• _WHAT IS BEING ASKED_: Please repeat exactly the lines below from the one containing "cmd.capture = 1'b1;" down to the one containing "dsit_pkg::S_LIST: begin", both included, and nothing else.

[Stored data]

========================================

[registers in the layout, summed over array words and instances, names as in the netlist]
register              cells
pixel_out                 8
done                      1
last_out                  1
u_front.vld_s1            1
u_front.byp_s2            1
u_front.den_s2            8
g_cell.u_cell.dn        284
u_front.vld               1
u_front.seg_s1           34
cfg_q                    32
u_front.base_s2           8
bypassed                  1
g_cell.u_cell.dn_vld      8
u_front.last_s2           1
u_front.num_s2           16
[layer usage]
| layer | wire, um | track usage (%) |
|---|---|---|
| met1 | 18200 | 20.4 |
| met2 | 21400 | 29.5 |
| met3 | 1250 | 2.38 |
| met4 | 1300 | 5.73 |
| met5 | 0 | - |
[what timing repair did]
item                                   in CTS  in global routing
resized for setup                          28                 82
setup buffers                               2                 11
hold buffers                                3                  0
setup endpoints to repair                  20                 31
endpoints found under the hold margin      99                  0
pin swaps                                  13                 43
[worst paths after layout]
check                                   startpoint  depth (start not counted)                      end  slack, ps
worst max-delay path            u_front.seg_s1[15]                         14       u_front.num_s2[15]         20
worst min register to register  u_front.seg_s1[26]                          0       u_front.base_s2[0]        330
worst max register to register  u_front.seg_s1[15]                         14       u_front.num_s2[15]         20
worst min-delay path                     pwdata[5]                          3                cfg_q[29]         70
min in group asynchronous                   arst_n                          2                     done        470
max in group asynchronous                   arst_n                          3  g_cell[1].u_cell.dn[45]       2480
==> src/hw/rtl/dsit_pkg.sv <==
`timescale 1ns / 1ps
`default_nettype none
// ----------------------------------------------------------------------------
// dsit_pkg
// Shared types, constants and the date check for the sorted date table.
// ----------------------------------------------------------------------------
package dsit_pkg;

   // Default sizes
   localparam int DEPTH_DEF       = 16;
   localparam int HANDLE_BITS_DEF = 16;

   // Field widths of a date
   localparam int YEAR_BITS   = 12;
   localparam int MONTH_BITS  = 4;
   localparam int DAY_BITS    = 5;
   localparam int KEY_BITS    = YEAR_BITS + MONTH_BITS + DAY_BITS;
   localparam int STATUS_BITS = 3;
   localparam int KIND_BITS   = 2;

   // Date limits
   localparam int YEAR_MIN  = 2000;
   localparam int YEAR_MAX  = 3000;
   localparam int MONTH_MAX = 12;
   localparam int DAYS_LONG = 31;
   localparam int DAYS_SHORT = 30;
   localparam int DAYS_FEB  = 29;

   // Month codes with special day limits
   localparam logic [MONTH_BITS-1:0] MON_FEB = 4'd2;
   localparam logic [MONTH_BITS-1:0] MON_APR = 4'd4;
   localparam logic [MONTH_BITS-1:0] MON_JUN = 4'd6;
   localparam logic [MONTH_BITS-1:0] MON_SEP = 4'd9;
   localparam logic [MONTH_BITS-1:0] MON_NOV = 4'd11;

   // Request type carried in tuser
   localparam logic REQ_ADD  = 1'b0;
   localparam logic REQ_LIST = 1'b1;

   typedef enum logic [STATUS_BITS-1:0] {
      STAT_OK        = 3'd0,
      STAT_BAD_MONTH = 3'd1,
      STAT_BAD_DAY   = 3'd2,
      STAT_BAD_YEAR  = 3'd3,
      STAT_FULL      = 3'd4
   } status_type;

   typedef enum logic [KIND_BITS-1:0] {
      KIND_STATUS = 2'd0,
      KIND_ENTRY  = 2'd1,
      KIND_EMPTY  = 2'd2
   } kind_type;

   typedef enum logic [2:0] {
      S_IDLE,
      S_DECODE,
      S_ADD,
      S_LIST,
      S_FIN
   } state_type;

   // Controller to datapath
   typedef struct packed {
      logic capture;     // latch the accepted request
      logic add_commit;  // insert (if room) and load the add status
      logic scan_clear;  // restart the list scan
      logic scan_step;   // rotate the cell chain by one
      logic pend_load;   // take cell 0 into the pending entry
      logic pend_push;   // send the pending entry, not last
      logic out_final;   // send the closing response of a list
   } cmd_type;

   // Datapath to controller
   typedef struct packed {
      logic is_list;
      logic rsp_free;
      logic hit;
      logic pend_valid;
      logic scan_done;
   } sts_type;

   // Date check in the fixed order month, day, year
   function automatic status_type check_date(
      input logic [YEAR_BITS-1:0]  year,
      input logic [MONTH_BITS-1:0] month,
      input logic [DAY_BITS-1:0]   day
   );
      logic [DAY_BITS-1:0] lim;
      if ((month == MON_FEB)) begin
         lim = DAY_BITS'(DAYS_FEB);
      end else if ((month == MON_APR) || (month == MON_JUN) ||
                   (month == MON_SEP) || (month == MON_NOV)) begin
         lim = DAY_BITS'(DAYS_SHORT);
      end else begin
         lim = DAY_BITS'(DAYS_LONG);
      end
      priority if ((month == '0) || (month > MONTH_BITS'(MONTH_MAX))) begin
         return STAT_BAD_MONTH;
      end else if (day > lim) begin
         return STAT_BAD_DAY;
      end else if ((year < YEAR_BITS'(YEAR_MIN)) || (year > YEAR_BITS'(YEAR_MAX))) begin
         return STAT_BAD_YEAR;
      end else begin
         return STAT_OK;
      end
   endfunction

endpackage
`default_nettype wire

==> src/hw/rtl/date_sorted_insert_table_core.sv <==
`timescale 1ns / 1ps
`default_nettype none
// ----------------------------------------------------------------------------
// date_sorted_insert_table_core
// Table of dated entries kept in ascending date order.
// ----------------------------------------------------------------------------
// An add request (tuser 0) checks the date, stores a failed date as a null
// 0/0/0 entry, inserts it (if there is room) in front of equal dates across
// all cells in parallel, and returns one status response. A list request
// (tuser 1) walks the table by rotating the cell chain one position per
// cycle, unless a response stall holds it; each non-null entry is sent in
// order and the last one carries tlast, or a single "empty" response comes
// back. Requests are taken one at a time.
module date_sorted_insert_table_core #(
   parameter int DEPTH       = dsit_pkg::DEPTH_DEF,
   parameter int HANDLE_BITS = dsit_pkg::HANDLE_BITS_DEF,
   localparam int IN_W  = ((dsit_pkg::KEY_BITS + HANDLE_BITS + 7) / 8) * 8,
   localparam int OUT_W = ((dsit_pkg::STATUS_BITS + dsit_pkg::KEY_BITS +
                            HANDLE_BITS + 7) / 8) * 8
) (
   input  wire                  clock,
   input  wire                  reset,
   input  wire                  req_tvalid,
   output logic                 req_tready,
   input  wire  [IN_W-1:0]      req_tdata,   // year, month, day, desc_handle
   input  wire  [0:0]           req_tuser,   // req_type
   output logic                 rsp_tvalid,
   input  wire                  rsp_tready,
   output logic [OUT_W-1:0]     rsp_tdata,   // status, out_year, out_month,
                                             // out_day, out_handle
   output logic [dsit_pkg::KIND_BITS-1:0] rsp_tuser,  // kind
   output logic                 rsp_tlast
);

   dsit_pkg::cmd_type cmd;
   dsit_pkg::sts_type sts;

   dsit_ctrl u_ctrl (
      .clock      (clock),
      .reset      (reset),
      .req_tvalid (req_tvalid),
      .req_tready (req_tready),
      .sts        (sts),
      .cmd        (cmd)
   );

   dsit_datapath #(
      .DEPTH       (DEPTH),
      .HANDLE_BITS (HANDLE_BITS),
      .IN_W        (IN_W),
      .OUT_W       (OUT_W)
   ) u_datapath (
      .clock      (clock),
      .reset      (reset),
      .req_tdata  (req_tdata),
      .req_tuser  (req_tuser),
      .rsp_tvalid (rsp_tvalid),
      .rsp_tready (rsp_tready),
      .rsp_tdata  (rsp_tdata),
      .rsp_tuser  (rsp_tuser),
      .rsp_tlast  (rsp_tlast),
      .cmd        (cmd),
      .sts        (sts)
   );

endmodule
`default_nettype wire

==> src/hw/rtl/dsit_ctrl.sv <==
`timescale 1ns / 1ps
`default_nettype none
// ----------------------------------------------------------------------------
// dsit_ctrl
// Sequencer for add and list requests; drives the datapath by commands.
// ----------------------------------------------------------------------------
module dsit_ctrl (
   input  wire                 clock,
   input  wire                 reset,
   input  wire                 req_tvalid,
   output logic                req_tready,
   input  dsit_pkg::sts_type   sts,
   output dsit_pkg::cmd_type   cmd
);

   dsit_pkg::state_type state_ff, state_in;

   // State register
   always_ff @(posedge clock) begin
      if (reset) begin
         state_ff <= dsit_pkg::S_IDLE;
      end else begin
         state_ff <= state_in;
      end
   end

   // Next state and commands
   always_comb begin
      state_in   = state_ff;
      cmd        = '0;
      req_tready = 1'b0;
      unique case (state_ff)
         dsit_pkg::S_IDLE: begin
            req_tready = 1'b1;
            if (req_tvalid) begin
               cmd.capture = 1'b1;
               state_in    = dsit_pkg::S_DECODE;
            end
         end
         dsit_pkg::S_DECODE: begin
            if (sts.is_list) begin
               cmd.scan_clear = 1'b1;
               state_in       = dsit_pkg::S_LIST;
            end else begin
               state_in = dsit_pkg::S_ADD;
            end
         end
         dsit_pkg::S_ADD: begin
            if (sts.rsp_free) begin
               cmd.add_commit = 1'b1;
               state_in       = dsit_pkg::S_IDLE;
            end
         end
         dsit_pkg::S_LIST: begin
            // One cell per cycle; a hit with a pending entry needs the output
            if (sts.scan_done) begin
               state_in = dsit_pkg::S_FIN;
            end else if (!sts.hit) begin
               cmd.scan_step = 1'b1;
            end else if (!sts.pend_valid) begin
               cmd.pend_load = 1'b1;
               cmd.scan_step = 1'b1;
            end else if (sts.rsp_free) begin
               cmd.pend_push = 1'b1;
               cmd.pend_load = 1'b1;
               cmd.scan_step = 1'b1;
            end
         end
         dsit_pkg::S_FIN: begin
            if (sts.rsp_free) begin
               cmd.out_final = 1'b1;
               state_in      = dsit_pkg::S_IDLE;
            end
         end
         default: begin
            state_in = dsit_pkg::S_IDLE;
         end
      endcase
   end

endmodule
`default_nettype wire

==> src/hw/rtl/dsit_datapath.sv <==
`timescale 1ns / 1ps
`default_nettype none
// ----------------------------------------------------------------------------
// dsit_datapath
// Sorted cell chain with parallel compare-and-shift insert, rotating list
// scan, pending entry and the response register.
// ----------------------------------------------------------------------------
module dsit_datapath #(
   parameter int DEPTH       = dsit_pkg::DEPTH_DEF,
   parameter int HANDLE_BITS = dsit_pkg::HANDLE_BITS_DEF,
   parameter int IN_W        = 40,
   parameter int OUT_W       = 40
) (
   input  wire                     clock,
   input  wire                     reset,
   input  wire  [IN_W-1:0]         req_tdata,
   input  wire  [0:0]              req_tuser,
   output logic                    rsp_tvalid,
   input  wire                     rsp_tready,
   output logic [OUT_W-1:0]        rsp_tdata,
   output logic [dsit_pkg::KIND_BITS-1:0] rsp_tuser,
   output logic                    rsp_tlast,
   input  dsit_pkg::cmd_type       cmd,
   output dsit_pkg::sts_type       sts
);

   localparam int YB = dsit_pkg::YEAR_BITS;
   localparam int MB = dsit_pkg::MONTH_BITS;
   localparam int DB = dsit_pkg::DAY_BITS;
   localparam int KB = dsit_pkg::KEY_BITS;
   localparam int SB = dsit_pkg::STATUS_BITS;
   localparam int HB = HANDLE_BITS;
   localparam int CW = $clog2(DEPTH + 1);

   // Field offsets in tdata
   localparam int IN_MON  = YB;
   localparam int IN_DAY  = YB + MB;
   localparam int IN_HND  = YB + MB + DB;
   localparam int OUT_YR  = SB;
   localparam int OUT_MON = SB + YB;
   localparam int OUT_DAY = SB + YB + MB;
   localparam int OUT_HND = SB + YB + MB + DB;

   // Captured request
   logic          list_ff;
   logic [YB-1:0] year_ff;
   logic [MB-1:0] month_ff;
   logic [DB-1:0] day_ff;
   logic [HB-1:0] handle_ff;

   // Cell chain, key is {year, month, day}
   logic [KB-1:0] key_ff  [DEPTH];
   logic [HB-1:0] hnd_ff  [DEPTH];
   logic          null_ff [DEPTH];
   logic [CW-1:0] count_ff;

   // List scan
   logic [CW-1:0] scan_ff;
   logic          pend_valid_ff;
   logic [KB-1:0] pend_key_ff;
   logic [HB-1:0] pend_hnd_ff;

   // Response register
   logic                          rsp_valid_ff;
   logic [OUT_W-1:0]              rsp_data_ff, rsp_data_in;
   logic [dsit_pkg::KIND_BITS-1:0] rsp_user_ff, rsp_user_in;
   logic                          rsp_last_ff, rsp_last_in;
   logic                          rsp_load;

   // Insert evaluation
   dsit_pkg::status_type add_stat;
   logic                 full;
   logic                 ins_en;
   logic [KB-1:0]        new_key;
   logic                 new_null;
   logic [DEPTH-1:0]     lt;
   logic [DEPTH-1:0]     prev_lt;

   // Request capture
   always_ff @(posedge clock) begin
      if (cmd.capture) begin
         list_ff   <= req_tuser[0];
         year_ff   <= req_tdata[YB-1:0];
         month_ff  <= req_tdata[IN_MON +: MB];
         day_ff    <= req_tdata[IN_DAY +: DB];
         handle_ff <= req_tdata[IN_HND +: HB];
      end
   end

   // Status and new entry
   always_comb begin
      full     = (count_ff == CW'(DEPTH));
      add_stat = full ? dsit_pkg::STAT_FULL
                      : dsit_pkg::check_date(year_ff, month_ff, day_ff);
      new_null = (add_stat != dsit_pkg::STAT_OK);
      new_key  = new_null ? '0 : {year_ff, month_ff, day_ff};
      ins_en   = cmd.add_commit && !full;
   end

   // Per-cell strict earlier-than; true for a prefix of the chain
   always_comb begin
      for (int i = 0; i < DEPTH; i++) begin
         lt[i] = (CW'(i) < count_ff) && (key_ff[i] < new_key);
      end
      prev_lt = {lt[DEPTH-2:0], 1'b1};
   end

   // Cell chain: rotate for the scan, or keep / take new / shift for insert
   always_ff @(posedge clock) begin
      for (int i = 0; i < DEPTH; i++) begin
         if (cmd.scan_step) begin
            key_ff[i]  <= key_ff[(i + 1) % DEPTH];
            hnd_ff[i]  <= hnd_ff[(i + 1) % DEPTH];
            null_ff[i] <= null_ff[(i + 1) % DEPTH];
         end else if (ins_en && !lt[i]) begin
            if (prev_lt[i]) begin
               key_ff[i]  <= new_key;
               hnd_ff[i]  <= handle_ff;
               null_ff[i] <= new_null;
            end else begin
               key_ff[i]  <= key_ff[(i + DEPTH - 1) % DEPTH];
               hnd_ff[i]  <= hnd_ff[(i + DEPTH - 1) % DEPTH];
               null_ff[i] <= null_ff[(i + DEPTH - 1) % DEPTH];
            end
         end
      end
   end

   // Fill count and scan position
   always_ff @(posedge clock) begin
      if (reset) begin
         count_ff      <= '0;
         scan_ff       <= '0;
         pend_valid_ff <= 1'b0;
      end else begin
         if (ins_en) begin
            count_ff <= count_ff + 1'b1;
         end
         if (cmd.scan_clear) begin
            scan_ff       <= '0;
            pend_valid_ff <= 1'b0;
         end else begin
            if (cmd.scan_step) begin
               scan_ff <= scan_ff + 1'b1;
            end
            if (cmd.pend_load) begin
               pend_valid_ff <= 1'b1;
            end
         end
      end
   end

   // Pending entry, held back until the next hit or the end of the scan
   always_ff @(posedge clock) begin
      if (cmd.pend_load) begin
         pend_key_ff <= key_ff[0];
         pend_hnd_ff <= hnd_ff[0];
      end
   end

   // Response selection
   always_comb begin
      rsp_load    = cmd.add_commit || cmd.pend_push || cmd.out_final;
      rsp_data_in = '0;
      rsp_user_in = dsit_pkg::KIND_STATUS;
      rsp_last_in = 1'b1;
      if (cmd.add_commit) begin
         rsp_data_in[SB-1:0] = add_stat;
      end else if (cmd.pend_push || pend_valid_ff) begin
         rsp_user_in                  = dsit_pkg::KIND_ENTRY;
         rsp_last_in                  = !cmd.pend_push;
         rsp_data_in[OUT_YR +: YB]    = pend_key_ff[KB-1 -: YB];
         rsp_data_in[OUT_MON +: MB]   = pend_key_ff[DB +: MB];
         rsp_data_in[OUT_DAY +: DB]   = pend_key_ff[DB-1:0];
         rsp_data_in[OUT_HND +: HB]   = pend_hnd_ff;
      end else begin
         rsp_user_in = dsit_pkg::KIND_EMPTY;
      end
   end

   // Response register
   always_ff @(posedge clock) begin
      if (reset) begin
         rsp_valid_ff <= 1'b0;
      end else if (rsp_load) begin
         rsp_valid_ff <= 1'b1;
      end else if (rsp_tready) begin
         rsp_valid_ff <= 1'b0;
      end
   end

   always_ff @(posedge clock) begin
      if (rsp_load) begin
         rsp_data_ff <= rsp_data_in;
         rsp_user_ff <= rsp_user_in;
         rsp_last_ff <= rsp_last_in;
      end
   end

   assign rsp_tvalid = rsp_valid_ff;
   assign rsp_tdata  = rsp_data_ff;
   assign rsp_tuser  = rsp_user_ff;
   assign rsp_tlast  = rsp_last_ff;

   // Status to the controller
   always_comb begin
      sts.is_list    = (list_ff == dsit_pkg::REQ_LIST);
      sts.rsp_free   = !rsp_valid_ff || rsp_tready;
      sts.hit        = (scan_ff < count_ff) && !null_ff[0];
      sts.pend_valid = pend_valid_ff;
      sts.scan_done  = (scan_ff == CW'(DEPTH));
   end

endmodule
`default_nettype wire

========================================

• _YOUR RESPONSE_:
               cmd.capture = 1'b1;
               state_in    = dsit_pkg::S_DECODE;
            end
         end
         dsit_pkg::S_DECODE: begin
            if (sts.is_list) begin
               cmd.scan_clear = 1'b1;
               state_in       = dsit_pkg::S_LIST;
            end else begin
               state_in = dsit_pkg::S_ADD;
            end
         end
         dsit_pkg::S_ADD: begin
            if (sts.rsp_free) begin
               cmd.add_commit = 1'b1;
               state_in       = dsit_pkg::S_IDLE;
            end
         end
         dsit_pkg::S_LIST: begin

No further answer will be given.